After moving to Willowfield FC, he again tasted victory in the Steel and Sons in 1927-28, beating Ormiston 2-1 in a final replay. This was a remarkable season for the club as they won the Irish Cup that year, becoming the first from outside the Irish League to win the Irish Cup since the League's formation in 1890. They defeated Larne 1-0 in the final at Windsor Park. Also that season, Willowfield won the Irish Intermediate League and Irish Intermediate Cup.

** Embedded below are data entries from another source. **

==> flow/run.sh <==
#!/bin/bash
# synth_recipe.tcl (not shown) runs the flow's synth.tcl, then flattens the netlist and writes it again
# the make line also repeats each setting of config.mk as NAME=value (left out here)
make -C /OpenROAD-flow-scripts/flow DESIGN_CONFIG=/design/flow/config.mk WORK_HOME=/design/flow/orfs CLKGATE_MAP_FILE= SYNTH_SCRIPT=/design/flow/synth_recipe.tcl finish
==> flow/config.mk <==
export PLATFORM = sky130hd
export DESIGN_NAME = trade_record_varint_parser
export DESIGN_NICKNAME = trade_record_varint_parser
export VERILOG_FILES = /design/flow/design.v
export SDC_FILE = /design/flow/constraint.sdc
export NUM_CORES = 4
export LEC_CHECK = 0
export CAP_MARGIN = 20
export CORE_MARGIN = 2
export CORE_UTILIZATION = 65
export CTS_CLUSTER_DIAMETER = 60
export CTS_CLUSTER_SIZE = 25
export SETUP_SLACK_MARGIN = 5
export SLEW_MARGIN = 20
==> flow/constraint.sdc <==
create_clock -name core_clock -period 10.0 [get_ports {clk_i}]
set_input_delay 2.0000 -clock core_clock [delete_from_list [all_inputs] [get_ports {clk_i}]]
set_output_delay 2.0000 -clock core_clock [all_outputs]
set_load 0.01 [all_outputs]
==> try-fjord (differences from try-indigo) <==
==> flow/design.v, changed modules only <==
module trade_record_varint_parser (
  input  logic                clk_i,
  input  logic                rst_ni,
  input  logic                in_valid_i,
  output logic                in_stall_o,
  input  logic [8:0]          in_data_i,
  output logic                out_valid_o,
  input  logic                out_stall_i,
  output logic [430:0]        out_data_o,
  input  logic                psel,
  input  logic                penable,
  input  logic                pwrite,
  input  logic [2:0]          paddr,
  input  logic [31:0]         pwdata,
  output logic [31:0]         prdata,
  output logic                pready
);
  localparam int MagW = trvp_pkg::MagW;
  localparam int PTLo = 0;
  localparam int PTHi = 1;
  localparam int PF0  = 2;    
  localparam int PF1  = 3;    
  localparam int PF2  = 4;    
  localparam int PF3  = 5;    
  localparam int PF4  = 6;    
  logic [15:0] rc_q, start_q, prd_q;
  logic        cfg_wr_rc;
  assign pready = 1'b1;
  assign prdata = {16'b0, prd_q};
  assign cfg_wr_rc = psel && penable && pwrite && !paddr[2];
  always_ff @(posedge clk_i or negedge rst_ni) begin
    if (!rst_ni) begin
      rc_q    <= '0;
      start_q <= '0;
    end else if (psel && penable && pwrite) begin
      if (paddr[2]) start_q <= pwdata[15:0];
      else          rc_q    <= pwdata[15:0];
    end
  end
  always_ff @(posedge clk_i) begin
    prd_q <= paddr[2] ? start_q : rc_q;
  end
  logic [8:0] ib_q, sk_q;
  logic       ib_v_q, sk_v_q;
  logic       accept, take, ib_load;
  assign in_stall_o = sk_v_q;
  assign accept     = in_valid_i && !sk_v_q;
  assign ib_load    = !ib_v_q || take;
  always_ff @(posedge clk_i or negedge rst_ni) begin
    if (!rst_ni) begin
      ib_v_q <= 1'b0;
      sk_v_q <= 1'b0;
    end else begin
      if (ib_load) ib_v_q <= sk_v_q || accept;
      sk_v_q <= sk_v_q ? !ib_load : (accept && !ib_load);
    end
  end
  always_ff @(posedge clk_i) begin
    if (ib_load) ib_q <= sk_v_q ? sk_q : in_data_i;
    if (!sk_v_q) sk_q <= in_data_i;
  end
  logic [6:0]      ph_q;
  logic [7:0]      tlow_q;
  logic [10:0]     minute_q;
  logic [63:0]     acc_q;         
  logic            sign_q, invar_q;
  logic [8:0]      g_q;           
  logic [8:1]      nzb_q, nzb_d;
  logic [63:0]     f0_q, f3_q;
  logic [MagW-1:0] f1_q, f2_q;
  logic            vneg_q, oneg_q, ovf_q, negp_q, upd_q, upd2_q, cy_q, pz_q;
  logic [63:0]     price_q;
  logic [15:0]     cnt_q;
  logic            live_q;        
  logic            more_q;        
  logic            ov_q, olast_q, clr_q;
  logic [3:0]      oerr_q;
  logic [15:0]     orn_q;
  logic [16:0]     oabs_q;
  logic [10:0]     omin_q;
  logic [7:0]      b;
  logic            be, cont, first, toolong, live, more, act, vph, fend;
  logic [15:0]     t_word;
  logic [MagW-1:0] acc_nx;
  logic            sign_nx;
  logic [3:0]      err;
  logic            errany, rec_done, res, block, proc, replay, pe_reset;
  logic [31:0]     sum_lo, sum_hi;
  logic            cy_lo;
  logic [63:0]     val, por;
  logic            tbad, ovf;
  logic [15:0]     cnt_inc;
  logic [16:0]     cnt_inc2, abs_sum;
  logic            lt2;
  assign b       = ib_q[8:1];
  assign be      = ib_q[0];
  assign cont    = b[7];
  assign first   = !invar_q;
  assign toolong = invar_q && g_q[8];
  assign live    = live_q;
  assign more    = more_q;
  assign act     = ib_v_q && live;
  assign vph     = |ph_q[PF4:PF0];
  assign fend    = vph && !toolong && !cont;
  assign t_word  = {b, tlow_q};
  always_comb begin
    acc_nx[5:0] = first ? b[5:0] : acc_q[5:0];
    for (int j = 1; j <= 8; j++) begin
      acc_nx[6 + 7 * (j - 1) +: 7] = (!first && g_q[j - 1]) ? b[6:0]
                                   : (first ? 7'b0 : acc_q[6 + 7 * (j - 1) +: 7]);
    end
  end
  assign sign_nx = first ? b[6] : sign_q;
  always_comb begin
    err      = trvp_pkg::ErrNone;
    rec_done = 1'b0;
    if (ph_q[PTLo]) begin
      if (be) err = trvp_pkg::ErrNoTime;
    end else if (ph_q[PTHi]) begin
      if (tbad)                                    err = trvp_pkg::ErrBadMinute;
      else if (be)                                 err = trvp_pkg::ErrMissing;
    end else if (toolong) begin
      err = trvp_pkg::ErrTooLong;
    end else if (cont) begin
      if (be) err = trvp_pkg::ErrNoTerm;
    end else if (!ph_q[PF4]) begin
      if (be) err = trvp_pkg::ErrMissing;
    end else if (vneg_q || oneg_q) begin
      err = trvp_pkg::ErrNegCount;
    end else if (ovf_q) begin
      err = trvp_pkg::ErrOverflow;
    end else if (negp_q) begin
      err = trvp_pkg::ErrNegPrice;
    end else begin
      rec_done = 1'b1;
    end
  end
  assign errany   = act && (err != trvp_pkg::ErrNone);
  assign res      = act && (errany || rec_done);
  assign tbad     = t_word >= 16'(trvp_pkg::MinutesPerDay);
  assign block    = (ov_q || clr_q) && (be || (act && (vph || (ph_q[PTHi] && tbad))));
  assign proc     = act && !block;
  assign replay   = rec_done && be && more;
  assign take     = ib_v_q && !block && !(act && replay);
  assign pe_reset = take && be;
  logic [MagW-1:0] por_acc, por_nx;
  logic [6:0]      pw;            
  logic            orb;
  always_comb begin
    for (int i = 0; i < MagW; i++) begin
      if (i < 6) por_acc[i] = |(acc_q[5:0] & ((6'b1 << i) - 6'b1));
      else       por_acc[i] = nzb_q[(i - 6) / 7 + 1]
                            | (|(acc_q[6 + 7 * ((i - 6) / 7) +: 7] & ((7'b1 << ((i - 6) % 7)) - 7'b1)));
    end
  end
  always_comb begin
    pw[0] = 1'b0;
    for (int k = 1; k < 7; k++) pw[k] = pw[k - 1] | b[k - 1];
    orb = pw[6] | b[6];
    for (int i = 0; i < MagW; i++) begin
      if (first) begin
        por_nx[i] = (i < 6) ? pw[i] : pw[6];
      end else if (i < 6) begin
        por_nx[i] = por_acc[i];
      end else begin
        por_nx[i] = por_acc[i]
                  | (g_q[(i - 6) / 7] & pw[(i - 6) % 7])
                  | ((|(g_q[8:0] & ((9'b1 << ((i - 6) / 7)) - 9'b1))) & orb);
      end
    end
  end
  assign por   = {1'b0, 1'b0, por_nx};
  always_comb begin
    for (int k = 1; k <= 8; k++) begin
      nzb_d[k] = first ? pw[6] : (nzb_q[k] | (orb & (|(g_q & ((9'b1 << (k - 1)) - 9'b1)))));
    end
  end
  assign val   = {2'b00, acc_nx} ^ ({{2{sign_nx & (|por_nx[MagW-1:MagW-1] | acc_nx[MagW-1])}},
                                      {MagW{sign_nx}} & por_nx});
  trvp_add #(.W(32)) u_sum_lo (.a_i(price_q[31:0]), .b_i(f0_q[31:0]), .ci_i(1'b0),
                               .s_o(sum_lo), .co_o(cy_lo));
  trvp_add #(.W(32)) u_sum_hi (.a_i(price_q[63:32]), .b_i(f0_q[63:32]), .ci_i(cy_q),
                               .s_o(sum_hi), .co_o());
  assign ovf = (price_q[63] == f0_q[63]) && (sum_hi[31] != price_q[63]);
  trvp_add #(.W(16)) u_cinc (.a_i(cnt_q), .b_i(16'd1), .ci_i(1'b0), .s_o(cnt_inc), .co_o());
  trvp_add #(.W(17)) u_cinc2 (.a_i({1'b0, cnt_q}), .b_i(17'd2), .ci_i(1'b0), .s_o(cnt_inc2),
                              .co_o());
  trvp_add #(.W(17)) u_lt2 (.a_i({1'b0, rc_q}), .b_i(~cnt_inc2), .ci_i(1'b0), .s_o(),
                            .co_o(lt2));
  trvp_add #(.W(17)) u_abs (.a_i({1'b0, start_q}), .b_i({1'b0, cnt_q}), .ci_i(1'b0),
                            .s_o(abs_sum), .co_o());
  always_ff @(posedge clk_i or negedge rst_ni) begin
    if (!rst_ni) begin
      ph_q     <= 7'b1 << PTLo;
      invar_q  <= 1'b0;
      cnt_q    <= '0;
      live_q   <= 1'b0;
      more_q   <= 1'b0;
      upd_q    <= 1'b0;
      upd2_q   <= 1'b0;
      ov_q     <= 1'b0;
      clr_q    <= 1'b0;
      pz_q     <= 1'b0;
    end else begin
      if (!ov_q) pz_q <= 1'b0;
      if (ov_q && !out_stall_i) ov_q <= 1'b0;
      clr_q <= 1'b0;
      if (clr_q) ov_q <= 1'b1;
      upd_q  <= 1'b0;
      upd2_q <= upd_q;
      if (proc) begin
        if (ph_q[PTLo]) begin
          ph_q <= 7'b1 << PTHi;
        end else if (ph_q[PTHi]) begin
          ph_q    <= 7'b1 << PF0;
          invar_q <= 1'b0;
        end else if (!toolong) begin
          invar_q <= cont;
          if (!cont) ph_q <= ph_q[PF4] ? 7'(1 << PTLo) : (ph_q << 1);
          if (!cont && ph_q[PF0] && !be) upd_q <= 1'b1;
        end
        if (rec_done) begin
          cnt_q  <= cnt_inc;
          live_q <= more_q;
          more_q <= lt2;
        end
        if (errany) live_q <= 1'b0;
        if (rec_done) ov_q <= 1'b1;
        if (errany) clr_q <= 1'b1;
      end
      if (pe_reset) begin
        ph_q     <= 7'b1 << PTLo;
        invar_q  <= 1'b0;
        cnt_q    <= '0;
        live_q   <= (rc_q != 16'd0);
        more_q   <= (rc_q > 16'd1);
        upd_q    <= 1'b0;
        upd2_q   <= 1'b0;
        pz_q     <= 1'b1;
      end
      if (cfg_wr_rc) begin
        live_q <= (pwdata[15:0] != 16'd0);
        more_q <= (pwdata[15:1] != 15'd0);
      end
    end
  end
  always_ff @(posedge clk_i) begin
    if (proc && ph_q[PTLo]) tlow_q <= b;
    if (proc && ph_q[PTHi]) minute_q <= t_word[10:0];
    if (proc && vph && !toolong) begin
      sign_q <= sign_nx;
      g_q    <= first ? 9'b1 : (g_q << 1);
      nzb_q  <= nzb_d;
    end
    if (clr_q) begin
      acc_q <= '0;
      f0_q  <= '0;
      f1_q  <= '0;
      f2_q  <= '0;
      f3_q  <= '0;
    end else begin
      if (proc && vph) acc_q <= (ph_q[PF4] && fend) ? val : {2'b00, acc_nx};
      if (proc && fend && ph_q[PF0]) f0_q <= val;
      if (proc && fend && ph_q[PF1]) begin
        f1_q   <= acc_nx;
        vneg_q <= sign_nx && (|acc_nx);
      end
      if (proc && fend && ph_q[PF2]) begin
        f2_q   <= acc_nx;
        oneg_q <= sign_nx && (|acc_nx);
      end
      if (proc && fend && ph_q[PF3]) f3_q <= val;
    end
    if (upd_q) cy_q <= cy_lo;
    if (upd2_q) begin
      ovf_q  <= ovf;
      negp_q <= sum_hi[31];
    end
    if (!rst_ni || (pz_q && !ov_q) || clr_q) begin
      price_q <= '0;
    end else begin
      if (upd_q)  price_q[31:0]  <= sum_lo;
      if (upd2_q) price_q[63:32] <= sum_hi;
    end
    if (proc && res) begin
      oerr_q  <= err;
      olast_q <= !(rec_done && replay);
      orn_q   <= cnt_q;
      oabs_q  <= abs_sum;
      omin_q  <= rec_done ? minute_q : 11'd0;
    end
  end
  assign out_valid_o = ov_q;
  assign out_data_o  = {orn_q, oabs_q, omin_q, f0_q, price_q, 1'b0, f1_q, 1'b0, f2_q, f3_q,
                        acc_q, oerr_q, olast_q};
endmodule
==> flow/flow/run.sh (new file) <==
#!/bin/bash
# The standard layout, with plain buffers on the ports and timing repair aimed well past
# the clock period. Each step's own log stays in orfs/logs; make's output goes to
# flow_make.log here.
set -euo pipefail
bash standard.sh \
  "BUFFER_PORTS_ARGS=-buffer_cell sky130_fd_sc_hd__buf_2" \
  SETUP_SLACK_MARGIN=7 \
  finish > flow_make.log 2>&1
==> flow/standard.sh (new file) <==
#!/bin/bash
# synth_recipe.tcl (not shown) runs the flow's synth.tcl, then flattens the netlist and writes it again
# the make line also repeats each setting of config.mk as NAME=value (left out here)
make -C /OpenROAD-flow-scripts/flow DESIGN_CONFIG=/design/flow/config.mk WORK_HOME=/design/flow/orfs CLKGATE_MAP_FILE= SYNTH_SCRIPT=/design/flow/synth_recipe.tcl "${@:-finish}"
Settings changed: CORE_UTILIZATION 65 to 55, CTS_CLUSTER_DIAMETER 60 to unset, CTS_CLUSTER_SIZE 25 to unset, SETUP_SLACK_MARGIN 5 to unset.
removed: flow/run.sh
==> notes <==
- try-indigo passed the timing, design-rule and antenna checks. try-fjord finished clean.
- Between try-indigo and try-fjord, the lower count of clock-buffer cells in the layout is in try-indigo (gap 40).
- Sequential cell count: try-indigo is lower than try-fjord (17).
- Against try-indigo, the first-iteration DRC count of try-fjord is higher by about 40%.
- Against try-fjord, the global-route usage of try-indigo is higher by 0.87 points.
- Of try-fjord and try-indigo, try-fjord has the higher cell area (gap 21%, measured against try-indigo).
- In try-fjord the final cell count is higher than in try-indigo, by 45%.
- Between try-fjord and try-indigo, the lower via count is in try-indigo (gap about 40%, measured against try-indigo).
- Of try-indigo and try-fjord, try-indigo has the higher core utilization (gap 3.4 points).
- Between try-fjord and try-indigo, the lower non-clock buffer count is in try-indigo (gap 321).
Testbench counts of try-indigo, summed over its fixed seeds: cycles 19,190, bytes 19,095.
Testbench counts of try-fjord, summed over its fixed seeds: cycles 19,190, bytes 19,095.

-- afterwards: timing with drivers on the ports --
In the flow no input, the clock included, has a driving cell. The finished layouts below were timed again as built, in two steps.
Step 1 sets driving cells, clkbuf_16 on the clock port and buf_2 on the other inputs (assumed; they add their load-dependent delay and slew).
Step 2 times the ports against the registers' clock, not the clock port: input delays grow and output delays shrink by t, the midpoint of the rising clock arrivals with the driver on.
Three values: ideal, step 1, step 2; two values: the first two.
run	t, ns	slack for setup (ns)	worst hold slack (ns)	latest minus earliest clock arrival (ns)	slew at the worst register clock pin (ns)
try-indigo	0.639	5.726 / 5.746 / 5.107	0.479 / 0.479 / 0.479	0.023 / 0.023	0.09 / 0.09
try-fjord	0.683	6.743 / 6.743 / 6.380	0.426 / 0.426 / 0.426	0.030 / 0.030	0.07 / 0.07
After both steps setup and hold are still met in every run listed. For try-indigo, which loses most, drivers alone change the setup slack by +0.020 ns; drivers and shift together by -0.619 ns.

During his time at Willowfield, Tom Willighan represented the Irish Intermediate League XI.

== Burnley ==

Tom moved to English First Division side Burnley in January 1928 and made his debut against Manchester United in March 1930. However, the team finished in 21st place and were relegated down to the Second Division. He was a strong, robust defender and made sixty-one appearances over a further four seasons for the Lancashire club. His professional career ended in May 1934 after suffering a serious leg injury playing against Manchester United at Old Trafford. Willighan never properly recovered from the injury and returned home to Belfast where he joined Linfield.

== International ==

Willighan twice represented Ireland (now known as Northern Ireland). On 7 December 1932, he was a defender in the 4-1 defeat to Wales at Wrexham and on 16 September 1933 he was in the starting XI that beat Scotland 2-1 in Glasgow.

== Personal life ==

Capt of St. Mary's, Tom Willighan, on the right shakes hands with Cliftonville captain Quinn ahead of the County Antrim Shield match at Solitude on 12th December 1925.

Tom Willighan was the third of ten children born in Cambrai Street, Belfast. He married Alice Bradshaw in Burnley in 1934 and witness to their wedding were Burnley team-mate and best friend George Waterfield, along with wife Nellie. After retiring from professional football he and his wife moved to Belfast for a short time before returning to Burnley in 1936 just before the birth of his son.

Willighan died from cancer on 7 July 1936 at the age of 33.